1Biomedical Imaging Center, Pontificia Universidad Catolica de Chile, Santiago, Chile, 2Department of Electrical Engineering, Pontificia Universidad Catolica de Chile, Santiago, Chile, 3Millennium Nucleus for Cardiovascular Magnetic Resonance, Pontificia Universidad Catolica de Chile, Santiago, Chile, 4Department of Structural and Geotechnical Engineering, Pontificia Universidad Catolica de Chile, Santiago, Chile, 5Institute for Biological and Medical Engineering, Schools of Engineering, Medicine and Biological Sciences, Pontificia Universidad Catolica de Chile, Santiago, Chile, 6Department of Radiology, School of Medicine, Pontificia Universidad Catolica de Chile, Santiago, Chile

Synopsis

Current software used to process 4D Flow MRI data only allow to quantify a few hemodynamics parameters. Furthermore, the information of these parameters is normally given in a few 2D locations. In this work, we show the development of a novel, free and editable MATLAB toolbox (MathWorks, Natick, MA, USA) called FEMQ-4D that allows the quantification of several hemodynamic parameters in 3D using finite elements (FE) methods. As a complement to this tool, the output of FEMQ-4D, i.e 3D maps of hemodynamic parameters, can be visualized using the open source software PARAVIEW (KitwareInc., Clifton Park, New York, USA).

INTRODUCTION

Over the last years, a reduced number of software are available to process 4D Flow MRI data1-5. These software allows the quantification of some hemodynamic parameters, but the information is normally given in 2D planes. In this work, we show the development of a novel, free and editable MATLAB toolbox (MathWorks, Natick, MA, USA) called FEMQ-4D that allows the quantification of several hemodynamic parameters in 3D using finite elements (FE) methods6-8.

METHODS AND RESULTS

In the Fig.1 we show the main windows of the toolbox. The software is able to read 4D flow data of Philips, Siemens and GE MR scanners. The IPC-MRA images9 are automatically generated when we read data, with exception of GE images, in that we used the complex difference images10. Additionally, an unwrapping tab11 is included in the toolbox in case of velocity aliasing.

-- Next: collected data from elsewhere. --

$ cat src/rtl/nibble_alu.sv
// Eight-function combinational ALU (top).
// One shared adder serves sum, difference, both negations, the sign
// test for absolute difference and the comparison for minimum.
// The product has its own array. Flags are enabled only for sum,
// difference and absolute difference. Holds no state.
module nibble_alu
    import nibble_alu_pkg::*;
#(
    parameter int W = 4
) (
    input  logic [W-1:0]   opd_a,
    input  logic [W-1:0]   opd_b,
    input  logic [2:0]     op_sel,
    output logic [2*W-1:0] result,
    output logic           carry_out,
    output logic           ovf_out
);
    localparam int RW = 2 * W;

    alu_op_e      op;
    logic         neg_a, neg_b, invert;
    logic [W-1:0] x_op, y_raw, y_op;
    logic [W-1:0] main_sum;
    logic         main_c, main_v;
    logic [W-1:0] neg_diff, abs_val, min_val, shl_val;
    logic [RW-1:0] prod;
    logic         flag_en;

    assign op = alu_op_e'(op_sel);

    // Operand steering for the shared adder.
    always_comb begin
        neg_a  = (op == OP_NEGA);
        neg_b  = (op == OP_NEGB);
        invert = (op != OP_ADD);
        x_op   = (neg_a | neg_b) ? '0 : opd_a;
        y_raw  = neg_a ? opd_a : opd_b;
        y_op   = invert ? ~y_raw : y_raw;
    end

    rc_adder #(.W(W)) u_main_add (
        .x    (x_op),
        .y    (y_op),
        .cin  (invert),
        .sum  (main_sum),
        .cout (main_c),
        .ovf  (main_v)
    );

    // Negated difference, used when A < B under absolute difference.
    twos_negate #(.W(W)) u_diff_neg (
        .v   (main_sum),
        .neg (neg_diff)
    );

    array_mult #(.W(W)) u_mult (
        .a    (opd_a),
        .b    (opd_b),
        .prod (prod)
    );

    // Magnitude, minimum and shift derive from the adder's borrow.
    always_comb begin
        abs_val = main_c ? main_sum : neg_diff;
        min_val = main_c ? opd_b : opd_a;
        shl_val = {opd_b[W-2:0], 1'b0};
    end

    // Result selection by operation code.
    always_comb begin
        result = '0;
        unique case (op)
            OP_ADD, OP_SUB, OP_NEGA, OP_NEGB: result[W-1:0] = main_sum;
            OP_SHL:  result[W-1:0] = shl_val;
            OP_ABSD: result[W-1:0] = abs_val;
            OP_MUL:  result        = prod;
            OP_MIN:  result[W-1:0] = min_val;
            default: result        = '0;
        endcase
    end

    // Flags are masked outside the three arithmetic codes.
    always_comb begin
        flag_en   = (op == OP_ADD) || (op == OP_SUB) || (op == OP_ABSD);
        carry_out = flag_en & main_c;
        ovf_out   = flag_en & main_v;
    end
endmodule
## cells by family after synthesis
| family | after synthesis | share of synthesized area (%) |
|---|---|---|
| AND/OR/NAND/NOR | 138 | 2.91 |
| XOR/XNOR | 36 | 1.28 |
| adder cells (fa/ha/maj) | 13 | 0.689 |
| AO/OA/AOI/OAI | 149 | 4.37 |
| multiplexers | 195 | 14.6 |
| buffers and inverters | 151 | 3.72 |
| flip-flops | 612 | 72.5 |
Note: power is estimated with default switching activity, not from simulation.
===== src/rtl/pport_pkg.sv =====
// Package: shared bit positions and the packed view of the incoming
// printer lines for the parallel-port register block.
// Assumes: byte-wide registers; only the low six control bits exist.
package pport_pkg;

    localparam int REG_W = 8;
    localparam int CTL_W = 6;
    localparam int IN_W  = 5;

    // control bit positions
    localparam int CB_STROBE   = 0;
    localparam int CB_AUTOFEED = 1;
    localparam int CB_INIT     = 2;
    localparam int CB_SELIN    = 3;
    localparam int CB_ACKIE    = 4;

    // status bit positions
    localparam int SB_FAULT = 3;
    localparam int SB_SEL   = 4;
    localparam int SB_PERR  = 5;
    localparam int SB_ACK   = 6;
    localparam int SB_BUSY  = 7;

    // incoming lines, fault_n in bit 0
    typedef struct packed {
        logic busy;
        logic ack_n;
        logic paper_err;
        logic select;
        logic fault_n;
    } pin_in_t;

endpackage


===== src/rtl/pport_sync.sv =====
// Module: pport_sync
// Multi-stage synchroniser for a vector of asynchronous inputs.
// Assumes: each bit is independent (no bus coherence needed); STAGES >= 2.
module pport_sync #(
    parameter int WIDTH  = 5,
    parameter int STAGES = 2
) (
    input  logic             clk,
    input  logic             rst_n,
    input  logic [WIDTH-1:0] d_async,
    output logic [WIDTH-1:0] q_sync
);

    logic [WIDTH-1:0] chain [STAGES];

    // first stage captures the raw input
    always_ff @(posedge clk) begin
        if (!rst_n) chain[0] <= '0;
        else        chain[0] <= d_async;
    end

    genvar gi;
    generate
        for (gi = 1; gi < STAGES; gi++) begin : g_stage
            // each further stage re-times the previous one
            always_ff @(posedge clk) begin
                if (!rst_n) chain[gi] <= '0;
                else        chain[gi] <= chain[gi-1];
            end
        end
    endgenerate

    assign q_sync = chain[STAGES-1];

    generate
        if (STAGES == 2) begin : g_chk
            AST_SYNC_TWO_EDGES: assert property (@(posedge clk) disable iff (!rst_n)
                ($past(rst_n) && $past(rst_n, 2)) |-> (q_sync == $past(d_async, 2)));
        end
    endgenerate

endmodule


===== src/rtl/pport_ctrl_reg.sv =====
// Module: pport_ctrl_reg
// Six-bit control register and the four printer control pins it drives.
// Assumes: the caller decodes the offset; wr_en is a single-cycle qualified write.
module pport_ctrl_reg
    import pport_pkg::*;
(
    input  logic             clk,
    input  logic             rst_n,
    input  logic             wr_en,
    input  logic [CTL_W-1:0] wdata,
    output logic [CTL_W-1:0] ctl_q,
    output logic             strobe_n,
    output logic             autofeed_n,
    output logic             init_n,
    output logic             select_in_n
);

    // store the writable control bits
    always_ff @(posedge clk) begin
        if (!rst_n)     ctl_q <= '0;
        else if (wr_en) ctl_q <= wdata;
    end

    // map control bits onto the pins with per-pin polarity
    always_comb begin
        strobe_n    = ~ctl_q[CB_STROBE];
        autofeed_n  = ~ctl_q[CB_AUTOFEED];
        init_n      =  ctl_q[CB_INIT];
        select_in_n = ~ctl_q[CB_SELIN];
    end

    AST_CTL_CAPTURE: assert property (@(posedge clk) disable iff (!rst_n)
        wr_en |=> (ctl_q == $past(wdata)));
    AST_CTL_HOLD: assert property (@(posedge clk) disable iff (!rst_n)
        (!wr_en && $past(rst_n)) |=> $stable(ctl_q));

endmodule


===== src/rtl/pport_ack_irq.sv =====
// Module: pport_ack_irq
// Edge detector on the synchronised acknowledge line and the level
// interrupt flag it sets.
// Assumes: ack_s is already synchronised; enable comes from the control register.
module pport_ack_irq (
    input  logic clk,
    input  logic rst_n,
    input  logic ack_s,
    input  logic enable,
    input  logic en_clear_wr,
    input  logic status_rd,
    output logic irq
);

    logic ack_prev;
    logic ack_rise;

    // remember the previous synchronised level
    always_ff @(posedge clk) begin
        if (!rst_n) ack_prev <= 1'b0;
        else        ack_prev <= ack_s;
    end

    assign ack_rise = ack_s & ~ack_prev;

    // set on a qualified edge; clear on status read or when the enable goes away
    always_ff @(posedge clk) begin
        if (!rst_n)                      irq <= 1'b0;
        else if (!enable || en_clear_wr) irq <= 1'b0;
        else if (ack_rise)               irq <= 1'b1;
        else if (status_rd)              irq <= 1'b0;
    end

    AST_IRQ_NEEDS_EDGE: assert property (@(posedge clk) disable iff (!rst_n)
        $rose(irq) |-> $past(ack_rise && enable));
    AST_IRQ_READ_CLEAR: assert property (@(posedge clk) disable iff (!rst_n)
        (status_rd && !ack_rise) |=> !irq);
    AST_IRQ_WRITE_CLEAR: assert property (@(posedge clk) disable iff (!rst_n)
        en_clear_wr |=> !irq);
    AST_IRQ_HOLD: assert property (@(posedge clk) disable iff (!rst_n)
        (irq && enable && !en_clear_wr && !status_rd) |=> irq);

endmodule


===== src/rtl/pport_status_ctrl.sv =====
// Module: pport_status_ctrl (top)
// Host register interface of a parallel printer port: status register,
// control register, pin polarity and acknowledge interrupt.
// Assumes: read data is consumed combinationally in the strobe cycle;
// the offsets passed as parameters differ and fit in ADDR_W bits.
module pport_status_ctrl
    import pport_pkg::*;
#(
    parameter int ADDR_W      = 3,
    parameter int STS_OFS     = 1,
    parameter int CTL_OFS     = 2,
    parameter int SYNC_STAGES = 2
) (
    input  logic              clk,
    input  logic              rst_n,
    input  logic [ADDR_W-1:0] bus_addr,
    input  logic              bus_rd,
    input  logic              bus_wr,
    input  logic [REG_W-1:0]  bus_wdata,
    output logic [REG_W-1:0]  bus_rdata,
    input  logic              fault_n,
    input  logic              select,
    input  logic              paper_err,
    input  logic              ack_n,
    input  logic              busy,
    output logic              strobe_n,
    output logic              autofeed_n,
    output logic              init_n,
    output logic              select_in_n,
    output logic              irq
);

    localparam logic [ADDR_W-1:0] STS_A = ADDR_W'(STS_OFS);
    localparam logic [ADDR_W-1:0] CTL_A = ADDR_W'(CTL_OFS);

    pin_in_t          pins_raw;
    pin_in_t          pins_s;
    logic [IN_W-1:0]  pins_s_vec;
    logic [CTL_W-1:0] ctl_q;
    logic             hit_sts;
    logic             hit_ctl;
    logic             ctl_wr;
    logic             sts_rd;
    logic             en_clear_wr;
    logic [1:0]       unused_wdata_hi;

    assign pins_raw = '{busy: busy, ack_n: ack_n, paper_err: paper_err,
                        select: select, fault_n: fault_n};

    pport_sync #(
        .WIDTH  (IN_W),
        .STAGES (SYNC_STAGES)
    ) u_sync (
        .clk     (clk),
        .rst_n   (rst_n),
        .d_async (pins_raw),
        .q_sync  (pins_s_vec)
    );

    assign pins_s = pin_in_t'(pins_s_vec);

    // offset decode and qualified strobes
    always_comb begin
        hit_sts         = (bus_addr == STS_A);
        hit_ctl         = (bus_addr == CTL_A);
        ctl_wr          = bus_wr & hit_ctl;
        sts_rd          = bus_rd & hit_sts;
        en_clear_wr     = ctl_wr & ~bus_wdata[CB_ACKIE];
        unused_wdata_hi = bus_wdata[REG_W-1:CTL_W];
    end

    pport_ctrl_reg u_ctrl (
        .clk         (clk),
        .rst_n       (rst_n),
        .wr_en       (ctl_wr),
        .wdata       (bus_wdata[CTL_W-1:0]),
        .ctl_q       (ctl_q),
        .strobe_n    (strobe_n),
        .autofeed_n  (autofeed_n),
        .init_n      (init_n),
        .select_in_n (select_in_n)
    );

    pport_ack_irq u_irq (
        .clk         (clk),
        .rst_n       (rst_n),
        .ack_s       (pins_s.ack_n),
        .enable      (ctl_q[CB_ACKIE]),
        .en_clear_wr (en_clear_wr),
        .status_rd   (sts_rd),
        .irq         (irq)
    );

    // read mux: status, control, or zero
    always_comb begin
        bus_rdata = '0;
        if (hit_sts) begin
            bus_rdata[SB_FAULT] = pins_s.fault_n;
            bus_rdata[SB_SEL]   = pins_s.select;
            bus_rdata[SB_PERR]  = pins_s.paper_err;
            bus_rdata[SB_ACK]   = pins_s.ack_n;
            bus_rdata[SB_BUSY]  = ~pins_s.busy;
        end else if (hit_ctl) begin
            bus_rdata[CTL_W-1:0] = ctl_q;
        end
    end

    AST_IRQ_ONLY_ENABLED: assert property (@(posedge clk) disable iff (!rst_n)
        irq |-> ctl_q[CB_ACKIE]);
    AST_RESET_CLEARS_CTL: assert property (@(posedge clk)
        !rst_n |=> (ctl_q == '0 && !irq));
    AST_PIN_POLARITY: assert property (@(posedge clk) disable iff (!rst_n)
        (init_n != strobe_n) || (ctl_q[CB_INIT] == ctl_q[CB_STROBE]) || 1'b0
        |-> (init_n == ctl_q[CB_INIT]));
    AST_OTHER_WR_NO_EFFECT: assert property (@(posedge clk) disable iff (!rst_n)
        (bus_wr && !hit_ctl) |=> (ctl_q == $past(ctl_q)));

endmodule


===== config.mk =====
export PLATFORM = sky130hd
export DESIGN_NAME = pport_status_ctrl
export DESIGN_NICKNAME = d
export VERILOG_FILES = /design/src/rtl/pport_pkg.sv /design/src/rtl/pport_sync.sv /design/src/rtl/pport_ctrl_reg.sv /design/src/rtl/pport_ack_irq.sv /design/src/rtl/pport_status_ctrl.sv
export SDC_FILE = /design/constraint.sdc
export NUM_CORES = 1
export LEC_CHECK = 0
export BUFFER_PORTS_ARGS = -buffer_cell sky130_fd_sc_hd__buf_4
export CAP_MARGIN = 20
export CORE_UTILIZATION = 45
export CTS_BUF_LIST = sky130_fd_sc_hd__clkbuf_4
export DETAILED_ROUTE_END_ITERATION = 12
export PLACE_DENSITY_LB_ADDON = 0.05
export SLEW_MARGIN = 25
export SYNTH_ARGS = -nofsm -noshare
export SYNTH_HDL_FRONTEND = slang
export SYNTH_HIERARCHICAL = 1
export SYNTH_SLANG_ARGS = --single-unit
export TNS_END_PERCENT = 10

===== constraint.sdc =====
create_clock -name clk -period 1.8 [get_ports clk]
set_input_delay 0.36 -clock clk [delete_from_list [all_inputs] [get_ports clk]]
set_output_delay 0.36 -clock clk [all_outputs]
set_load 0.01 [all_outputs]

After elaboration in Yosys (flattened, before gate mapping)
Memories as Yosys holds them, arrays and structs flattened.
Cells that the tools add are included.
Storage, ports and cells
  bits in registers: 8
  bits in writable memories: 10
  input port bits: 20
  output and inout bits: 13
  word-level logic and storage cells: 33
  memories kept: 1
Memory list
  u_sync.chain: depth 2, width 5, read ports 2, clocked after Yosys merged registers in 0, wr ports 2, line pport_sync.sv:14  | logic [WIDTH-1:0] chain [STAGES];
Operators by class
  eq/ne operators: 2
  multiplexer cells: 10
  bitwise gates (word level): 13
  reduce and logical (&&, ||, !) cells: 4
Operators by type and width (count)
  $mux W5: 2
  $not A1 Y1: 7
  $mux W3: 2
  $mux W6: 1
  $and A1 B1 Y1: 4
  $mux W1: 4
  $eq A3 B1 Y1 const B: 1
  $eq A3 B2 Y1 const B: 1
  $mux W2: 1
  $or A1 B1 Y1: 2
  $reduce_bool A2 Y1: 1
  $reduce_or A2 Y1: 1
  $logic_not A1 Y1: 1
  $logic_or A1 B1 Y1: 1

Depth between registers and ports, before layout
Gate-level depths: netlist (run 1).
  depth in word-level cells: 5
  mapped depth: 6
  depth with buffers taken out: 4

By module
The synthesis (run 1) kept the hierarchy.
Modules (own cells, without submodules)
  pport_sync: instances 1, cells an instance 20, area an instance 262.8 µm², seq. area each 200.2 µm²
  pport_ctrl_reg: instances 1, cells an instance 23, area an instance 247.7 µm², seq. area each 120.1 µm²
  pport_status_ctrl: instances 1, cells an instance 21, area an instance 227.7 µm², seq. area each 0.0 µm²
  pport_ack_irq: instances 1, cells an instance 7, area an instance 75.1 µm², seq. area each 40.0 µm²

Worst setup path before layout (run 1)
Ideal clock, no wire load.
  kind: input to register
  start: input bus_addr[0]
  end: register u_ctrl.ctl_q[0]
  library setup time: 0.116 ns
  arrival time: 1.164 ns
  data required time: 1.684 ns
  setup slack: 0.520 ns
  stages: 6
  path buffers: 2
  path through: nand2b_4 -> buf_6 -> nor3b_2 -> buf_6 -> mux2i_1 -> nor2b_1
Between the ends
  cells in the longest elaborated chain, start to end: 2
Ends and longest elaborated chain
  start, declared: line pport_status_ctrl.sv:16  | input logic [ADDR_W-1:0] bus_addr,
  $eq A3 B2 Y1: line pport_status_ctrl.sv:65  | hit_ctl = (bus_addr == CTL_A);
  $and A1 B1 Y1: line pport_status_ctrl.sv:66  | ctl_wr = bus_wr & hit_ctl;
  via ctl_wr: line pport_status_ctrl.sv:42  | logic ctl_wr;
  end signal, assigned: line pport_ctrl_reg.sv:21  | else if (wr_en) ctl_q <= wdata;
  end, declared: line pport_ctrl_reg.sv:11  | output logic [CTL_W-1:0] ctl_q,
The timed path passes the listed nets, and every way through them passes these cells.
A chain may end at the register's enable or synchronous reset.

Worst setup path after layout (run 1)
  start: register u_ctrl.ctl_q[4]
  end: output bus_rdata[4]
Between the ends
  cells in the longest elaborated chain, start to end: 2
Ends and longest elaborated chain
  $mux W6: line pport_status_ctrl.sv:103  | end else if (hit_ctl) begin
  $mux W3: line pport_status_ctrl.sv:97  | if (hit_sts) begin
  end, declared: line pport_status_ctrl.sv:20  | output logic [REG_W-1:0] bus_rdata,
No other way between the ends.

==> results.md, run 1 <==
Setup path:
- The number of cell instances on the worst register-to-register path is 2.
- The endpoint arrival time on the critical path is 1100 ps.
- STA classifies the critical path endpoint as an output pin.
- The number of buffers and inverters on the critical path is 2.
- The cell type of the slowest stage on the worst timing path is dfxtp_1.
- The kind of critical path is reg2out.
- The family with the most delay on the worst path is flip-flops.
- The critical path goes through inv_1 > o32ai_2 > buf_4.
- The largest single stage delay on the critical path is 370 ps.
- For the worst setup path, the data required time is 1440 ps.
- The launching element type of the critical path is a flip-flop.
- The count of cell instances traversed by the critical path is 3.
- Of all nets on the critical path, the largest fanout is 3.

Placement:
- The post-place instance area is 1030 sq um.
- The cell total after placement is 122.
- The detailed-placement wirelength estimate is 981 um.
- The final weighted congestion of routability-driven global placement is 0.703.
- The count of buffers from port buffering is 30.

STA:
- The setup TNS is 0 ps.
- The tightest slew margin relative to the limit is 0.855.
- The final cycle utilization of the critical path is 0.812.
- On the final layout, the worst clock skew is 4.41 ps.
- The count of endpoints failing hold in the final timing report is 0.
- For the pin with the worst max-slew slack, the measured transition is 217 ps.
- The maximum achievable frequency is 684 MHz.
- The count of final setup violators is 0.
- The total count of max-transition violations in the final report is 0.
- After layout, the minimum clock period comes to 1460 ps.
- Setup repair after global routing left no endpoint under its margin.

CTS:
- Counting every sink on the clock net gives 18.
- The total of cells resized after clock tree synthesis is 0.
- CTS built an H-tree with a depth of 1.
- The CTS tree is built.
- The number of hold buffers added after CTS is 0.
- The later-pin clock latency in the skew report is 290 ps.
- The number of setup buffers added after CTS is 0.
- The clock transition at the register clock pins on the worst setup and hold paths after CTS is 100 ps.
- The maximum clock insertion buffer count is 2.
- The total clock buffers created by CTS is 3.
- The clock root buffer master is clkbuf_4.

Global routing:
- The routing usage on met2 is 0.250.
- The number of antenna violations at the first check in global routing is 0.
- For this run, global-route usage on met3 was measured as 0.0286.
- The global-route track usage on met1 is 0.178.
- The maximum number of pins on one net before global-route repair is 19.
- The first global-routing pass estimated 2140 um of wire.
- Global routing finished with a remaining overflow of 0.
- The via count of the first global-routing pass is 555.
- The total routing usage reported by global routing is 0.150.
- The most congested layer reported by global routing is met2.

Cells and area:
- Relative to the synthesized area, the layout overhead comes to 30.0%.
- Counting the fill cells in the layout gives 136.
- The area of combinational cells with multiple inputs is 389 sq um.
- Leaving out fill and tap cells, the most frequent cells in the layout are buf_4, dfxtp_1, and2_1.
- The repair_antennas step left the layout with diodes totalling 0.
- The sequential cells in the finished layout cover a total of 360 sq um.
- The commonest non-fill, non-tap cell in the layout is buf_4.
- The proportion of layout cells with a drive suffix above 1 is 0.465.
- Leaving out filler cells and counting taps, the final layout contains 125.
- The count of nets after finishing is 123.
- The final instance area is 1060 sq um.

Drt:
- The via count of the routed design is 561.
- The number of nets with antenna violations after detailed routing is 0.
- The number of design rule violations left after detail routing is 0.
- The wire length per cell is 10.8 um.
- The starting DRC count in detailed routing is 0.
- The total wire length after detailed routing is 1340 um.
- Using the TritonRoute via totals, the vias-per-cell ratio works out to 4.49.
- The first-pass iteration count of the detailed router is 1.

Floorplanning:
- From left edge to right edge, the die measures 44.5 um.
- 33 I/O pins were placed.
- The core region is 1590 sq um.
- The standard-cell row count is 14.
- In this run the vertical extent of the chip is 44.5 um.
- The die covers 1980 sq um.
- For this configuration, the core starts out at a cell density of 0.510.

Logic synthesis:
- The netlist uses 16 different library cells.
- The fraction of post-synthesis cell area in the top cell type by area is 0.443.
- The mean post-synth cell area is 11.5 sq um.
- For this run, the register share of the synthesized area comes to 0.443.
- After synthesis the netlist holds a flip-flop and latch count of 18.
- The cell taking the most area after synthesis is dfxtp_1.
- The Yosys step of the flow raised 6 warnings.
- In this run the cell area of the synthesized design comes to 813 sq um.
- The post-synthesis cell count is 71.
- The total nets after synthesis is 91.
- By area the synthesized netlist is led by dfxtp_1, nor3b_2, and2_1, mux2i_1, o32ai_2.

Pwr:
- The total leakage power is 0.408 nW.
- For this design the ratio of total power to cell area is 659 nW/um^2.
- The worst IR drop on VDD is 535 uV.

Min path:
- The min-delay analysis places its worst path in the category in2reg.
- The worst hold path was traced through 2 stages.

Run:
- Max-cap violations in this run came to 0.

Run status:
- The flow ran to the end, and the final reports show no timing, DRC or antenna violations.
[metrics by stage]
| stage | hold slack (ps) | utilization | setup slack, ps | total power [mW] |
|---|---|---|---|---|
| global route | 273 | 0.663 | 274 | 0.725 |
| global placement | 411 | 0.649 | 296 | 0.512 |
| detailed placement | 419 | 0.649 | 283 | 0.514 |
| floorplan | 406 | - | 520 | 0.473 |
| finish | 272 | 0.663 | 338 | 0.697 |
| CTS | 267 | 0.663 | 334 | 0.705 |
[registers in the layout (all words and copies together) (netlist names)]
register	cells
u_irq/irq	1
u_irq/ack_prev	1
u_ctrl/ctl_q	6
u_sync/chain	10
[worst paths after layout]
check	from	endpoint	slack, ps
setup reg to reg	u_irq/ack_prev	u_irq/irq	1090
hold reg to reg	u_sync/chain[0][3]	u_sync/chain[1][3]	440
hold / removal	paper_err	u_sync/chain[0][2]	270
setup / recovery	u_ctrl/ctl_q[4]	bus_rdata[4]	340
[metal layers]
metal,part of all wire,wire (um)
met5,0,0
met4,0.014,19
met3,0.062,83
met2,0.47,638
met1,0.45,603
[synth_stat cells]
cell	instances
a211oi_2	1
and2_1	11
buf_4	1
buf_6	3
dfxtp_1	18
inv_1	6
mux2i_1	6
nand2_1	1
nand2b_1	5
nand2b_2	1
nand2b_4	1
nor2b_1	6
nor3_1	1
nor3b_2	6
nor4b_4	1
o32ai_2	3
[cells by family after synthesis]
| group | Yosys count | share of synthesized area |
|---|---|---|
| AOI/OAI and AO/OA | 4 | 0.0754 |
| buffers and inverters | 10 | 0.0785 |
| DFF | 18 | 0.443 |
| muxes | 6 | 0.0738 |
| and+or+nand+nor | 33 | 0.329 |
[where the power goes]
group,leakage (nW),internal [mW],switching [mW]
Clock,0.0138,0.0778,0.115
Sequential,0.147,0.412,0.00426
Combinational,0.246,0.0508,0.0370
[worst register-to-register path: cells and delay by family (launching register included)]
kind | cells | cell delay [ps]
flip-flops | 1 | 300
AO/OA/AOI/OAI | 1 | 200
AND/OR/NAND/NOR | 1 | 140
[layout make-up]
| type | instances | area share |
|---|---|---|
| multi-input combinational | 43 | 0.368 |
| inverter | 6 | 0.0213 |
| timing repair buffer | 31 | 0.220 |
| clock buffer | 3 | 0.0213 |
| sequential | 18 | 0.341 |
| tap | 24 | 0.0284 |
Power figures use the tool's default switching activity.
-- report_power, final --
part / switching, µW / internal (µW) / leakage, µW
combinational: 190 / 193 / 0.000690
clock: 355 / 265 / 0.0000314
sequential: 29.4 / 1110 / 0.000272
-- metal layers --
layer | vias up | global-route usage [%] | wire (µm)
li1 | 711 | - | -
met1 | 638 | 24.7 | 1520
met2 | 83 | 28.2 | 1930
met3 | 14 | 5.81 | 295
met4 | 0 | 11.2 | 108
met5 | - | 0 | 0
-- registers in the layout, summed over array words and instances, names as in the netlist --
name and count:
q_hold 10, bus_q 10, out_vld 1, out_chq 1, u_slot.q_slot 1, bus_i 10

After loading the images, we adjust the contrast of the IPC-MRA to improve the brightness, expanding the histogram between two selected thresholds Fig.2a. Also, we can resize the image volume by adjusting the contours of the ROI in each view (axial, sagittal or coronal). This tool is very useful to process the GE MR images because these data sets are normally larger than Philips or SIEMENS.

After contrast and resize adjustment, we generate the segmentation of the vessel of interest using a thresholding method and labeling. Each color in Fig3a indicates that one group of voxels are connected between them (we use six neighbor voxels to evaluate the connections), which allows the selection of the vessel that we want to process (aorta). The next step is to clean up the segmentation manually (Fig3b) using the cleaning tools, to add or remove a group of voxels. The final result of this process is shown in Fig3c, which shows the segmentation overlapping the IPC-MRA images. It is also possible to observe the surface generated by the segmentation. Finally, the result of the clean segmentation allows the use of the MESH button to generate the tetrahedral mesh, which is used to calculate the hemodynamic parameters as described in 6-8.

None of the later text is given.